The 17th Ohio Infantry Regiment performed railroad guard duty and operated against guerrillas in Jackson County, Virginia, until July. (Two companies were assigned garrison duty in Ravenswood, Virginia, until July 10.) The 17th Ohio skirmished with rebels at Glenville, Virginia July 7, and participated in the Western Virginia Campaign July 7–17. The regiment subsequently concentrated at Buckhannon, Virginia, and then participated in the expedition to Sutton, Virginia, July 15–20. The remainder of its duty was at Sutton until August 3, when it left Virginia for Zanesville, Ohio. The 17th Ohio mustered out of service on August 15, 1861, at Camp Goddard, Zanesville. During its service, the regiment lost three men: one to drowning; two to disease.

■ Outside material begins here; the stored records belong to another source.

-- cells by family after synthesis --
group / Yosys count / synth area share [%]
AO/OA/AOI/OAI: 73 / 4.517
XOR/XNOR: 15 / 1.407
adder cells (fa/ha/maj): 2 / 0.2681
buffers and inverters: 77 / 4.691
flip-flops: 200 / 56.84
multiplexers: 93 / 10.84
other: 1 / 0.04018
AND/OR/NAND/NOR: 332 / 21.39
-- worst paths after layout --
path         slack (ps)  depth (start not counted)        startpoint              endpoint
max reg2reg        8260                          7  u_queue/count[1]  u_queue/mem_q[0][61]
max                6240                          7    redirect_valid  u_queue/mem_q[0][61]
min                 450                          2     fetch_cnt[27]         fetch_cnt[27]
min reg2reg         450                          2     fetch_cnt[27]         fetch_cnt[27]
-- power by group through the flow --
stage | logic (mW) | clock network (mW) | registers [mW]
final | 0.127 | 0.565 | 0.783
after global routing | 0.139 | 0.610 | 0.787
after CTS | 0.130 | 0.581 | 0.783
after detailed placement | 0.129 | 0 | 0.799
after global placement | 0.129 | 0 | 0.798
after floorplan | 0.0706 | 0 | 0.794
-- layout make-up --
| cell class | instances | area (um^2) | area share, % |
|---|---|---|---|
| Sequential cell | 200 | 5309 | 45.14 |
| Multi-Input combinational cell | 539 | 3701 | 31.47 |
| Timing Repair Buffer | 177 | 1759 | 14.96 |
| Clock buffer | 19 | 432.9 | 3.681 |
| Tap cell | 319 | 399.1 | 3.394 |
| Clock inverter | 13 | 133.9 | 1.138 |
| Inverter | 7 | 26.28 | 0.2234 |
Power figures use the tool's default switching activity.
### src/rtl/spi_cmd_rx_if.sv
// SPI bus bundle between the host MCU (master) and the command receiver (slave).
interface spi_cmd_rx_if;
    logic sclk;
    logic cs_n;
    logic mosi;
    logic miso;

    modport master (output sclk, output cs_n, output mosi, input miso);
    modport slave  (input sclk, input cs_n, input mosi, output miso);
endinterface

### src/rtl/spi_cmd_rx.sv
// SPI mode-0 command receiver: 16-bit frames {opcode, data} configure the wavegen.
// Define SPI_READBACK_EN to shift the status word {selector, freq_step} out on miso.
module spi_cmd_rx (
    input  logic               clk,
    input  logic               rst,
    spi_cmd_rx_if.slave        spi,
    output logic [3:0]         selector,
    output logic [11:0]        freq_step,
    output logic               run,
    output logic               cfg_strobe,
    output logic               frame_err
);

    typedef enum logic [1:0] {IDLE, SHIFT, COMMIT} state_t;

    state_t      state;
    state_t      next_state;
    logic [2:0]  sclk_sync;
    logic [2:0]  cs_sync;
    logic [1:0]  mosi_sync;
    logic [15:0] shift_q;
    logic [4:0]  bit_cnt;
    logic        start_frame;
    logic        shift_en;
    logic        bad_len;
    logic        commit;

    // Synchronizers reset low so a cs_n already low at reset release is not
    // seen as a falling edge; the host must raise and drop it again.
    always_ff @(posedge clk) begin
        if (rst) begin
            sclk_sync <= 3'b000;
            cs_sync   <= 3'b000;
            mosi_sync <= 2'b00;
        end else begin
            sclk_sync <= {sclk_sync[1:0], spi.sclk};
            cs_sync   <= {cs_sync[1:0], spi.cs_n};
            mosi_sync <= {mosi_sync[0], spi.mosi};
        end
    end

    logic sclk_rise;
    logic cs_fall;
    logic cs_rise;
    assign sclk_rise = sclk_sync[1] & ~sclk_sync[2];
    assign cs_fall   = ~cs_sync[1] & cs_sync[2];
    assign cs_rise   = cs_sync[1] & ~cs_sync[2];

    always_ff @(posedge clk) begin
        if (rst) state <= IDLE;
        else     state <= next_state;
    end

    always_comb begin
        next_state  = state;
        start_frame = 1'b0;
        shift_en    = 1'b0;
        bad_len     = 1'b0;
        commit      = 1'b0;
        case (state)
            IDLE: begin
                if (cs_fall) begin
                    next_state  = SHIFT;
                    start_frame = 1'b1;
                end
            end
            SHIFT: begin
                if (cs_rise) begin
                    if (bit_cnt == 5'd16) begin
                        next_state = COMMIT;
                    end else begin
                        next_state = IDLE;
                        bad_len    = 1'b1;
                    end
                end else if (sclk_rise) begin
                    shift_en = 1'b1;
                end
            end
            COMMIT: begin
                commit     = 1'b1;
                next_state = IDLE;
            end
            default: next_state = IDLE;
        endcase
    end

    // Frame capture and the configuration registers; pulses default low each cycle.
    always_ff @(posedge clk) begin
        if (rst) begin
            shift_q    <= 16'h0000;
            bit_cnt    <= 5'd0;
            selector   <= 4'b0100;
            freq_step  <= 12'd1;
            run        <= 1'b0;
            cfg_strobe <= 1'b0;
            frame_err  <= 1'b0;
        end else begin
            cfg_strobe <= 1'b0;
            frame_err  <= bad_len;
            if (start_frame) begin
                shift_q <= 16'h0000;
                bit_cnt <= 5'd0;
            end else if (shift_en) begin
                shift_q <= {shift_q[14:0], mosi_sync[1]};
                if (bit_cnt != 5'd31) bit_cnt <= bit_cnt + 5'd1;
            end
            if (commit) begin
                case (shift_q[15:12])
                    4'h0: cfg_strobe <= 1'b1;
                    4'h1: begin
                        selector   <= shift_q[3:0];
                        cfg_strobe <= 1'b1;
                    end
                    4'h2: begin
                        freq_step  <= shift_q[11:0];
                        cfg_strobe <= 1'b1;
                    end
                    4'h3: begin
                        run        <= shift_q[0];
                        cfg_strobe <= 1'b1;
                    end
                    default: frame_err <= 1'b1;
                endcase
            end
        end
    end

`ifdef SPI_READBACK_EN
    logic [15:0] status_q;
    logic        miso_q;
    logic        sclk_fall;
    assign sclk_fall = ~sclk_sync[1] & sclk_sync[2];

    // Status is snapshotted at frame start so the host reads the pre-frame config.
    always_ff @(posedge clk) begin
        if (rst) begin
            status_q <= 16'h0000;
            miso_q   <= 1'b0;
        end else if (cs_sync[1]) begin
            miso_q   <= 1'b0;
        end else if (start_frame) begin
            status_q <= {selector, freq_step};
            miso_q   <= selector[3];
        end else if (state == SHIFT && sclk_fall) begin
            status_q <= {status_q[14:0], 1'b0};
            miso_q   <= status_q[14];
        end
    end
    assign spi.miso = miso_q;
`else
    assign spi.miso = 1'b0;
`endif

endmodule
===== config.mk =====
export PLATFORM = sky130hd
export DESIGN_NAME = cp0
export DESIGN_NICKNAME = d
export VERILOG_FILES = /design/src/rtl/cp0.sv
export SDC_FILE = /design/constraint.sdc
export NUM_CORES = 1
export LEC_CHECK = 0
export ABC_AREA = 1
export CAP_MARGIN = 20
export CORE_MARGIN = 2
export CORE_UTILIZATION = 37
export DETAILED_ROUTE_END_ITERATION = 12
export GPL_ROUTABILITY_DRIVEN = 0
export PLACE_DENSITY_LB_ADDON = 0.12
export SYNTH_ARGS = -nofsm -noshare
export SYNTH_HDL_FRONTEND = slang
export SYNTH_SLANG_ARGS = --single-unit

===== constraint.sdc =====
create_clock -name clk -period 0.9 [get_ports clk]
set_input_delay 0.09 -clock clk [delete_from_list [all_inputs] [get_ports clk]]
set_output_delay 0.09 -clock clk [all_outputs]
set_load 0.02 [all_outputs]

===Three-years regiment===
The 17th Ohio Infantry was reorganized at Camp Dennison near Cincinnati, Ohio, and mustered in for 3 years' service on August 30, 1861, under the command of Colonel John M. Connell.

The regiment was attached to 1st Brigade, Army of the Ohio, November to December 1861. 1st Brigade, 1st Division, Army of the Ohio, to September 1862. 1st Brigade, 1st Division, III Corps, Army of the Ohio, to November 1862. 1st Brigade, 3rd Division, Center, XIV Corps, Army of the Cumberland, to January 1863. 1st Brigade, 3rd Division, XIV Corps, Army of the Cumberland and Army of Georgia, to July 1865.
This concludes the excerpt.